Assignment: The answer must be a single number: how many lines of the entries below include "placement".

Items from a data source

______________________________

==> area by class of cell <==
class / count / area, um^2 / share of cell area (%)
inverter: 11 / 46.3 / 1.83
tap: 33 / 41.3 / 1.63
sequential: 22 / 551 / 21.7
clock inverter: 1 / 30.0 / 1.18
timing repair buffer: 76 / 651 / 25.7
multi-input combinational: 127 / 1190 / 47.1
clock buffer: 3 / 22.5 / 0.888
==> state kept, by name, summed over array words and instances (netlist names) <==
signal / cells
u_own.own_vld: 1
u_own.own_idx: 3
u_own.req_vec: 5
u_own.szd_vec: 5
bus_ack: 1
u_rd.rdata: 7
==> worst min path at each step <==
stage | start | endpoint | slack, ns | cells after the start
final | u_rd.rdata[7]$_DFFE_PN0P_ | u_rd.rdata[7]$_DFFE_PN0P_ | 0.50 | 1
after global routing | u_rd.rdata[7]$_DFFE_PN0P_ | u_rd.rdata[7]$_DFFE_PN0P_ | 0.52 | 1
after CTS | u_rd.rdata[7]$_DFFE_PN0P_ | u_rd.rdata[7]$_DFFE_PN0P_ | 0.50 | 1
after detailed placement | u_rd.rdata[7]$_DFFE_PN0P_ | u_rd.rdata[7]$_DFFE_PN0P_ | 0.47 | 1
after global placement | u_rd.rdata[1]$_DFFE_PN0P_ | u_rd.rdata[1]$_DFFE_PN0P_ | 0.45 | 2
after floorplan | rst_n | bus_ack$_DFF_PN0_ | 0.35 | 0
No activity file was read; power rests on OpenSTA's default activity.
`src/rtl/rxrd_pkg.sv`:
```
package rxrd_pkg;

  // byte the shifter should send next
  typedef enum logic [2:0] {
    TX_FILL,
    TX_WIDTH,
    TX_FLUSH,
    TX_READ,
    TX_WRSTAT,
    TX_CLRVAL
  } txSel_e;

  // which command frame is in flight
  typedef enum logic [2:0] {
    FR_STAT,
    FR_WIDTH,
    FR_FLUSH,
    FR_READ,
    FR_CLEAR
  } frame_e;

  // control -> datapath strobes
  typedef struct packed {
    logic   go;
    txSel_e txSel;
    logic   latchReq;
    logic   capWidth;
    logic   decLen;
    logic   emitByte;
    logic   setZero;
    logic   setErr;
    logic   setCount;
  } dpCtl_t;

  // datapath -> control conditions
  typedef struct packed {
    logic byteDone;
    logic pipeBad;
    logic countNone;
    logic readable;
    logic widthBad;
    logic lenZero;
    logic lenLast;
  } dpFlag_t;

  localparam logic [7:0] BYTE_FILL   = 8'hFF;
  localparam logic [7:0] BYTE_WIDTH  = 8'h60;
  localparam logic [7:0] BYTE_FLUSH  = 8'hE2;
  localparam logic [7:0] BYTE_READ   = 8'h61;
  localparam logic [7:0] BYTE_WRSTAT = 8'h27;
  localparam logic [7:0] BYTE_CLRVAL = 8'h40;

endpackage

```
`src/rtl/rxrd_spi_shifter.sv`:
```
module rxrd_spi_shifter #(
  parameter int CLK_DIV = 2
) (
  input  logic       clk,
  input  logic       rstN,
  input  logic       go,
  input  logic [7:0] txByte,
  input  logic       miso,
  output logic       sclk,
  output logic       mosi,
  output logic [7:0] rxByte,
  output logic       byteDone
);

  localparam int DIV_W = (CLK_DIV > 1) ? $clog2(CLK_DIV) : 1;
  localparam logic [DIV_W-1:0] DIV_LAST = DIV_W'(CLK_DIV - 1);

  logic             active;
  logic [DIV_W-1:0] divCnt;
  logic [2:0]       bitCnt;
  logic [7:0]       txSh;
  logic [7:0]       rxSh;
  logic             sclkQ;
  logic             doneQ;

  always_ff @(posedge clk or negedge rstN) begin
    if (!rstN) begin
      active <= 1'b0;
      divCnt <= '0;
      bitCnt <= '0;
      txSh   <= '0;
      rxSh   <= '0;
      sclkQ  <= 1'b0;
      doneQ  <= 1'b0;
    end else begin
      doneQ <= 1'b0;
      if (!active) begin
        if (go) begin
          active <= 1'b1;
          txSh   <= txByte;
          divCnt <= '0;
          bitCnt <= '0;
          sclkQ  <= 1'b0;
        end
      end else if (divCnt == DIV_LAST) begin
        divCnt <= '0;
        if (!sclkQ) begin
          // rising edge: capture the radio's bit
          sclkQ <= 1'b1;
          rxSh  <= {rxSh[6:0], miso};
        end else begin
          // falling edge: advance to the next bit or finish
          sclkQ <= 1'b0;
          if (bitCnt == 3'd7) begin
            active <= 1'b0;
            doneQ  <= 1'b1;
          end else begin
            bitCnt <= bitCnt + 3'd1;
            txSh   <= {txSh[6:0], 1'b0};
          end
        end
      end else begin
        divCnt <= divCnt + 1'b1;
      end
    end
  end

  assign sclk     = sclkQ;
  assign mosi     = txSh[7];
  assign rxByte   = rxSh;
  assign byteDone = doneQ;

endmodule

```
`src/rtl/rxrd_datapath.sv`:
```
module rxrd_datapath
  import rxrd_pkg::*;
#(
  parameter int CLK_DIV   = 2,
  parameter int NUM_PIPES = 6,
  parameter int MAX_LEN   = 32,
  parameter int RES_W     = 8
) (
  input  logic                    clk,
  input  logic                    rstN,
  input  dpCtl_t                  ctl,
  output dpFlag_t                 flag,
  input  logic [2:0]              pipeReq,
  input  logic signed [RES_W-1:0] countReq,
  input  logic                    miso,
  output logic                    sclk,
  output logic                    mosi,
  output logic signed [RES_W-1:0] result,
  output logic [7:0]              dataOut,
  output logic                    dataValid
);

  localparam int LEN_W = $clog2(MAX_LEN + 1);

  logic [7:0]       txByte;
  logic [7:0]       rxByte;
  logic             byteDone;
  logic [2:0]       pipeQ;
  logic [LEN_W-1:0] countQ;
  logic [LEN_W-1:0] lenQ;
  logic [LEN_W-1:0] totQ;
  logic [LEN_W-1:0] reqClamp;
  logic [LEN_W-1:0] widthPick;

  always_comb begin
    unique case (ctl.txSel)
      TX_WIDTH:  txByte = BYTE_WIDTH;
      TX_FLUSH:  txByte = BYTE_FLUSH;
      TX_READ:   txByte = BYTE_READ;
      TX_WRSTAT: txByte = BYTE_WRSTAT;
      TX_CLRVAL: txByte = BYTE_CLRVAL;
      default:   txByte = BYTE_FILL;
    endcase
  end

  rxrd_spi_shifter #(.CLK_DIV(CLK_DIV)) u_shift (
    .clk      (clk),
    .rstN     (rstN),
    .go       (ctl.go),
    .txByte   (txByte),
    .miso     (miso),
    .sclk     (sclk),
    .mosi     (mosi),
    .rxByte   (rxByte),
    .byteDone (byteDone)
  );

  // request clamp and length choice
  assign reqClamp  = (int'(countReq) > MAX_LEN) ? LEN_W'(MAX_LEN) : countReq[LEN_W-1:0];
  assign widthPick = (int'(rxByte) < int'(countQ)) ? rxByte[LEN_W-1:0] : countQ;

  always_comb begin
    flag.byteDone  = byteDone;
    flag.pipeBad   = int'(pipeReq) >= NUM_PIPES;
    flag.countNone = countReq[RES_W-1] || (countReq == '0);
    flag.readable  = rxByte[6] && (rxByte[3:1] == pipeQ);
    flag.widthBad  = int'(rxByte) > MAX_LEN;
    flag.lenZero   = (lenQ == '0);
    flag.lenLast   = (lenQ == LEN_W'(1));
  end

  always_ff @(posedge clk or negedge rstN) begin
    if (!rstN) begin
      pipeQ     <= '0;
      countQ    <= '0;
      lenQ      <= '0;
      totQ      <= '0;
      result    <= '0;
      dataOut   <= '0;
      dataValid <= 1'b0;
    end else begin
      dataValid <= 1'b0;
      if (ctl.latchReq) begin
        pipeQ  <= pipeReq;
        countQ <= reqClamp;
      end
      if (ctl.capWidth) begin
        lenQ <= widthPick;
        totQ <= widthPick;
      end else if (ctl.decLen) begin
        lenQ <= lenQ - LEN_W'(1);
      end
      if (ctl.emitByte) begin
        dataOut   <= rxByte;
        dataValid <= 1'b1;
      end
      if (ctl.setZero)       result <= '0;
      else if (ctl.setErr)   result <= '1;
      else if (ctl.setCount) result <= RES_W'(totQ);
    end
  end

endmodule

```
`src/rtl/rxrd_ctrl.sv`:
```
module rxrd_ctrl
  import rxrd_pkg::*;
#(
  parameter int CLK_DIV = 2
) (
  input  logic    clk,
  input  logic    rstN,
  input  logic    start,
  input  dpFlag_t flag,
  output dpCtl_t  ctl,
  output logic    csN,
  output logic    busy,
  output logic    done
);

  localparam int GAP_CYC = 2 * CLK_DIV;
  localparam int GAP_W   = $clog2(GAP_CYC + 1);

  typedef enum logic [2:0] {S_IDLE, S_GAP, S_SEND, S_WAIT, S_DONE} state_e;

  state_e           stateQ, stateD;
  frame_e           frameQ, frameD;
  logic             idxQ, idxD;
  logic [GAP_W-1:0] gapQ, gapD;
  txSel_e           txSelC;

  // byte to drive for the current frame position
  always_comb begin
    txSelC = TX_FILL;
    if (!idxQ) begin
      unique case (frameQ)
        FR_WIDTH: txSelC = TX_WIDTH;
        FR_FLUSH: txSelC = TX_FLUSH;
        FR_READ:  txSelC = TX_READ;
        FR_CLEAR: txSelC = TX_WRSTAT;
        default:  txSelC = TX_FILL;
      endcase
    end else if (frameQ == FR_CLEAR) begin
      txSelC = TX_CLRVAL;
    end
  end

  always_comb begin
    ctl       = '0;
    ctl.txSel = txSelC;
    stateD    = stateQ;
    frameD    = frameQ;
    idxD      = idxQ;
    gapD      = gapQ;

    unique case (stateQ)
      S_IDLE: begin
        if (start) begin
          ctl.latchReq = 1'b1;
          if (flag.pipeBad) begin
            ctl.setErr = 1'b1;
            stateD     = S_DONE;
          end else if (flag.countNone) begin
            ctl.setZero = 1'b1;
            stateD      = S_DONE;
          end else begin
            frameD = FR_STAT;
            idxD   = 1'b0;
            gapD   = '0;
            stateD = S_GAP;
          end
        end
      end

      S_GAP: begin
        if (gapQ == GAP_W'(GAP_CYC - 1)) stateD = S_SEND;
        else gapD = gapQ + 1'b1;
      end

      S_SEND: begin
        ctl.go = 1'b1;
        stateD = S_WAIT;
      end

      S_WAIT: begin
        if (flag.byteDone) begin
          unique case (frameQ)
            FR_STAT: begin
              if (flag.readable) begin
                frameD = FR_WIDTH;
                idxD   = 1'b0;
                gapD   = '0;
                stateD = S_GAP;
              end else begin
                ctl.setZero = 1'b1;
                stateD      = S_DONE;
              end
            end
            FR_WIDTH: begin
              if (!idxQ) begin
                idxD   = 1'b1;
                stateD = S_SEND;
              end else begin
                if (flag.widthBad) begin
                  frameD = FR_FLUSH;
                end else begin
                  ctl.capWidth = 1'b1;
                  frameD       = FR_READ;
                end
                idxD   = 1'b0;
                gapD   = '0;
                stateD = S_GAP;
              end
            end
            FR_FLUSH: begin
              ctl.setErr = 1'b1;
              stateD     = S_DONE;
            end
            FR_READ: begin
              if (!idxQ) begin
                if (flag.lenZero) begin
                  frameD = FR_CLEAR;
                  gapD   = '0;
                  stateD = S_GAP;
                end else begin
                  idxD   = 1'b1;
                  stateD = S_SEND;
                end
              end else begin
                ctl.emitByte = 1'b1;
                ctl.decLen   = 1'b1;
                if (flag.lenLast) begin
                  frameD = FR_CLEAR;
                  idxD   = 1'b0;
                  gapD   = '0;
                  stateD = S_GAP;
                end else begin
                  stateD = S_SEND;
                end
              end
            end
            default: begin
              if (!idxQ) begin
                idxD   = 1'b1;
                stateD = S_SEND;
              end else begin
                ctl.setCount = 1'b1;
                stateD       = S_DONE;
              end
            end
          endcase
        end
      end

      default: stateD = S_IDLE;
    endcase
  end

  always_ff @(posedge clk or negedge rstN) begin
    if (!rstN) begin
      stateQ <= S_IDLE;
      frameQ <= FR_STAT;
      idxQ   <= 1'b0;
      gapQ   <= '0;
    end else begin
      stateQ <= stateD;
      frameQ <= frameD;
      idxQ   <= idxD;
      gapQ   <= gapD;
    end
  end

  assign csN  = !((stateQ == S_SEND) || (stateQ == S_WAIT));
  assign busy = (stateQ != S_IDLE);
  assign done = (stateQ == S_DONE);

endmodule

```
`src/rtl/rx_payload_reader.sv`:
```
module rx_payload_reader
  import rxrd_pkg::*;
#(
  parameter int CLK_DIV   = 2,
  parameter int NUM_PIPES = 6,
  parameter int MAX_LEN   = 32,
  parameter int RES_W     = 8
) (
  input  logic                    clk,
  input  logic                    rstN,
  input  logic                    start,
  input  logic [2:0]              pipeReq,
  input  logic signed [RES_W-1:0] countReq,
  output logic                    busy,
  output logic                    done,
  output logic signed [RES_W-1:0] result,
  output logic [7:0]              dataOut,
  output logic                    dataValid,
  output logic                    sclk,
  output logic                    mosi,
  input  logic                    miso,
  output logic                    csN
);

  dpCtl_t  ctl;
  dpFlag_t flag;

  rxrd_ctrl #(.CLK_DIV(CLK_DIV)) u_ctrl (
    .clk   (clk),
    .rstN  (rstN),
    .start (start),
    .flag  (flag),
    .ctl   (ctl),
    .csN   (csN),
    .busy  (busy),
    .done  (done)
  );

  rxrd_datapath #(
    .CLK_DIV   (CLK_DIV),
    .NUM_PIPES (NUM_PIPES),
    .MAX_LEN   (MAX_LEN),
    .RES_W     (RES_W)
  ) u_dp (
    .clk       (clk),
    .rstN      (rstN),
    .ctl       (ctl),
    .flag      (flag),
    .pipeReq   (pipeReq),
    .countReq  (countReq),
    .miso      (miso),
    .sclk      (sclk),
    .mosi      (mosi),
    .result    (result),
    .dataOut   (dataOut),
    .dataValid (dataValid)
  );

endmodule

```
[src/rtl/pe_sync.sv]
module pe_sync #(
    parameter int WIDTH = 3,
    parameter int STAGES = 2,
    parameter logic [WIDTH-1:0] RST_VAL = '0
) (
    input  logic             clk,
    input  logic             rst_n,
    input  logic [WIDTH-1:0] d_i,
    output logic [WIDTH-1:0] q_o
);

    logic [STAGES-1:0][WIDTH-1:0] stg_d, stg_q;

    always_comb begin
        stg_d[0] = d_i;
        for (int i = 1; i < STAGES; i++) begin
            stg_d[i] = stg_q[i-1];
        end
    end

    always_ff @(posedge clk or negedge rst_n) begin
        if (!rst_n) begin
            stg_q <= {STAGES{RST_VAL}};
        end else begin
            stg_q <= stg_d;
        end
    end

    assign q_o = stg_q[STAGES-1];

endmodule
===== src/rtl/wk_cfg_loader.sv =====
module wk_cfg_loader
  import wake_seq_pkg::*;
#(
  parameter int ADDR_W   = 4,
  parameter int NUM_CFG  = 2,
  parameter int CFG_BASE = 0
) (
  input  logic                 clk,
  input  logic                 rst_n,
  input  logic                 start,
  output logic                 req_valid,
  input  logic                 req_ready,
  output logic [ADDR_W-1:0]    req_addr,
  input  logic                 rsp_valid,
  input  logic [7:0]           rsp_data,
  output logic [8*NUM_CFG-1:0] cfg,
  output logic                 done
);
  localparam int IW = (NUM_CFG > 1) ? $clog2(NUM_CFG) : 1;
  localparam logic [IW-1:0] IDX_LAST = IW'(NUM_CFG - 1);

  ld_phase_e     phase;
  logic [IW-1:0] idx;
  logic          take;
  logic [7:0]    cfg_q [NUM_CFG];

  assign take      = (phase == LD_WAIT) && rsp_valid;
  assign req_valid = (phase == LD_REQ);
  assign req_addr  = ADDR_W'(CFG_BASE) + ADDR_W'(idx);

  always_ff @(posedge clk or negedge rst_n) begin
    if (!rst_n) begin
      phase <= LD_IDLE;
      idx   <= '0;
      done  <= 1'b0;
    end else begin
      done <= 1'b0;
      case (phase)
        LD_IDLE: if (start) begin
          phase <= LD_REQ;
          idx   <= '0;
        end
        LD_REQ: if (req_ready) phase <= LD_WAIT;
        LD_WAIT: if (rsp_valid) begin
          if (idx == IDX_LAST) begin
            phase <= LD_IDLE;
            done  <= 1'b1;
          end else begin
            idx   <= idx + 1'b1;
            phase <= LD_REQ;
          end
        end
        default: phase <= LD_IDLE;
      endcase
    end
  end

  generate
    for (genvar g = 0; g < NUM_CFG; g++) begin : g_byte
      always_ff @(posedge clk or negedge rst_n) begin
        if (!rst_n)                         cfg_q[g] <= 8'h00;
        else if (take && idx == IW'(g))     cfg_q[g] <= rsp_data;
      end
      assign cfg[8*g +: 8] = cfg_q[g];
    end
  endgenerate

  // a stalled request keeps its address until accepted
  a_r5_req_hold: assert property (@(posedge clk) disable iff (!rst_n)
    (req_valid && !req_ready) |=> (req_valid && $stable(req_addr)));

  // completion only follows an accepted response
  a_r5_done_after_rsp: assert property (@(posedge clk) disable iff (!rst_n)
    done |-> $past(rsp_valid));

  // no new request in the cycle after a request was accepted
  a_r5_one_outstanding: assert property (@(posedge clk) disable iff (!rst_n)
    (req_valid && req_ready) |=> !req_valid);

endmodule


===== src/rtl/wake_seq.sv =====
module wake_seq
  import wake_seq_pkg::*;
#(
  parameter int DEGLITCH_CYC = 11,
  parameter int PWRUP_CYC    = 11,
  parameter int BIT_CYC      = 23,
  parameter int IDLE_CYC     = 532500,
  parameter int ADDR_W       = 4,
  parameter int NUM_CFG      = 2,
  parameter int CFG_BASE     = 0
) (
  input  logic                 clk,
  input  logic                 rst_n,
  input  logic                 bus_in,
  output logic                 bus_pd_en,
  output logic                 bus_rx,
  output logic                 mem_req_valid,
  input  logic                 mem_req_ready,
  output logic [ADDR_W-1:0]    mem_req_addr,
  input  logic                 mem_rsp_valid,
  input  logic [7:0]           mem_rsp_data,
  output logic [8*NUM_CFG-1:0] cfg_bytes,
  input  logic                 aslp_wr_en,
  input  logic                 aslp_wr_val,
  input  logic                 soft_rst,
  output logic                 aslp_en,
  output logic                 st_asleep,
  output logic                 st_waking,
  output logic                 st_awake
);
  localparam int READY_CYC = ready_cycles(BIT_CYC);
  localparam int SEQ_MAX   = (PWRUP_CYC > READY_CYC) ? PWRUP_CYC : READY_CYC;
  localparam int SW        = $clog2(SEQ_MAX + 1);

  wk_state_e   state;
  logic [SW-1:0] seq_cnt;
  logic        ld_start, ld_done;
  logic        dg_lvl, dg_rise, dg_fall;
  logic        idle_exp;
  logic        aslp_q;

  wk_deglitch #(
    .STABLE_CYC (DEGLITCH_CYC),
    .SYNC_STAGES(2)
  ) i_deglitch (
    .clk (clk),
    .rst_n(rst_n),
    .raw (bus_in),
    .lvl (dg_lvl),
    .rise(dg_rise),
    .fall(dg_fall)
  );

  wk_cfg_loader #(
    .ADDR_W  (ADDR_W),
    .NUM_CFG (NUM_CFG),
    .CFG_BASE(CFG_BASE)
  ) i_loader (
    .clk      (clk),
    .rst_n    (rst_n),
    .start    (ld_start),
    .req_valid(mem_req_valid),
    .req_ready(mem_req_ready),
    .req_addr (mem_req_addr),
    .rsp_valid(mem_rsp_valid),
    .rsp_data (mem_rsp_data),
    .cfg      (cfg_bytes),
    .done     (ld_done)
  );

  wk_idle_timer #(
    .LIMIT(IDLE_CYC)
  ) i_idle (
    .clk    (clk),
    .rst_n  (rst_n),
    .run    (state == WK_AWAKE),
    .restart(dg_rise | dg_fall | soft_rst),
    .enable (aslp_q),
    .expire (idle_exp)
  );

  // power-state sequence
  always_ff @(posedge clk or negedge rst_n) begin
    if (!rst_n) begin
      state    <= WK_SLEEP;
      seq_cnt  <= '0;
      ld_start <= 1'b0;
    end else begin
      ld_start <= 1'b0;
      case (state)
        WK_SLEEP: if (dg_fall) begin
          state   <= WK_PWRUP;
          seq_cnt <= '0;
        end
        WK_PWRUP: if (seq_cnt == SW'(PWRUP_CYC - 1)) begin
          state    <= WK_INIT;
          ld_start <= 1'b1;
          seq_cnt  <= '0;
        end else begin
          seq_cnt <= seq_cnt + 1'b1;
        end
        WK_INIT: if (ld_done) begin
          state   <= WK_READY;
          seq_cnt <= '0;
        end
        WK_READY: if (seq_cnt == SW'(READY_CYC - 1)) begin
          state   <= WK_AWAKE;
          seq_cnt <= '0;
        end else begin
          seq_cnt <= seq_cnt + 1'b1;
        end
        WK_AWAKE: if (idle_exp) state <= WK_SLEEP;
        default:  state <= WK_SLEEP;
      endcase
    end
  end

  // auto-sleep enable bit
  always_ff @(posedge clk or negedge rst_n) begin
    if (!rst_n)          aslp_q <= 1'b1;
    else if (soft_rst)   aslp_q <= 1'b1;
    else if (aslp_wr_en) aslp_q <= aslp_wr_val;
  end

  assign aslp_en   = aslp_q;
  assign bus_pd_en = (state == WK_READY);
  assign st_asleep = (state == WK_SLEEP);
  assign st_waking = (state == WK_PWRUP) || (state == WK_INIT);
  assign st_awake  = (state == WK_AWAKE);
  assign bus_rx    = st_awake ? dg_lvl : 1'b1;

  // ready-pulse width checker
  logic [SW:0] pd_run;
  always_ff @(posedge clk or negedge rst_n) begin
    if (!rst_n)         pd_run <= '0;
    else if (bus_pd_en) pd_run <= pd_run + 1'b1;
    else                pd_run <= '0;
  end

  // every ready pulse is exactly READY_CYC cycles long
  a_r6_ready_width: assert property (@(posedge clk) disable iff (!rst_n)
    $fell(bus_pd_en) |-> (pd_run == (SW+1)'(READY_CYC)));

  // leaving sleep needs a filtered falling edge
  a_r3_wake_on_fall: assert property (@(posedge clk) disable iff (!rst_n)
    ($past(state) == WK_SLEEP && state != WK_SLEEP) |-> $past(dg_fall));

  // with the enable cleared the awake state is kept
  a_r9_hold_awake: assert property (@(posedge clk) disable iff (!rst_n)
    (state == WK_AWAKE && !aslp_q) |=> (state != WK_SLEEP));

  // state flags are mutually exclusive and complete
  a_r10_flags_onehot: assert property (@(posedge clk) disable iff (!rst_n)
    $onehot({st_asleep, st_waking, bus_pd_en, st_awake}));

  // initialization is entered only from power-up
  a_r4_init_after_pwrup: assert property (@(posedge clk) disable iff (!rst_n)
    ($rose(state == WK_INIT)) |-> ($past(state) == WK_PWRUP));

endmodule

______________________________

Finished task: 2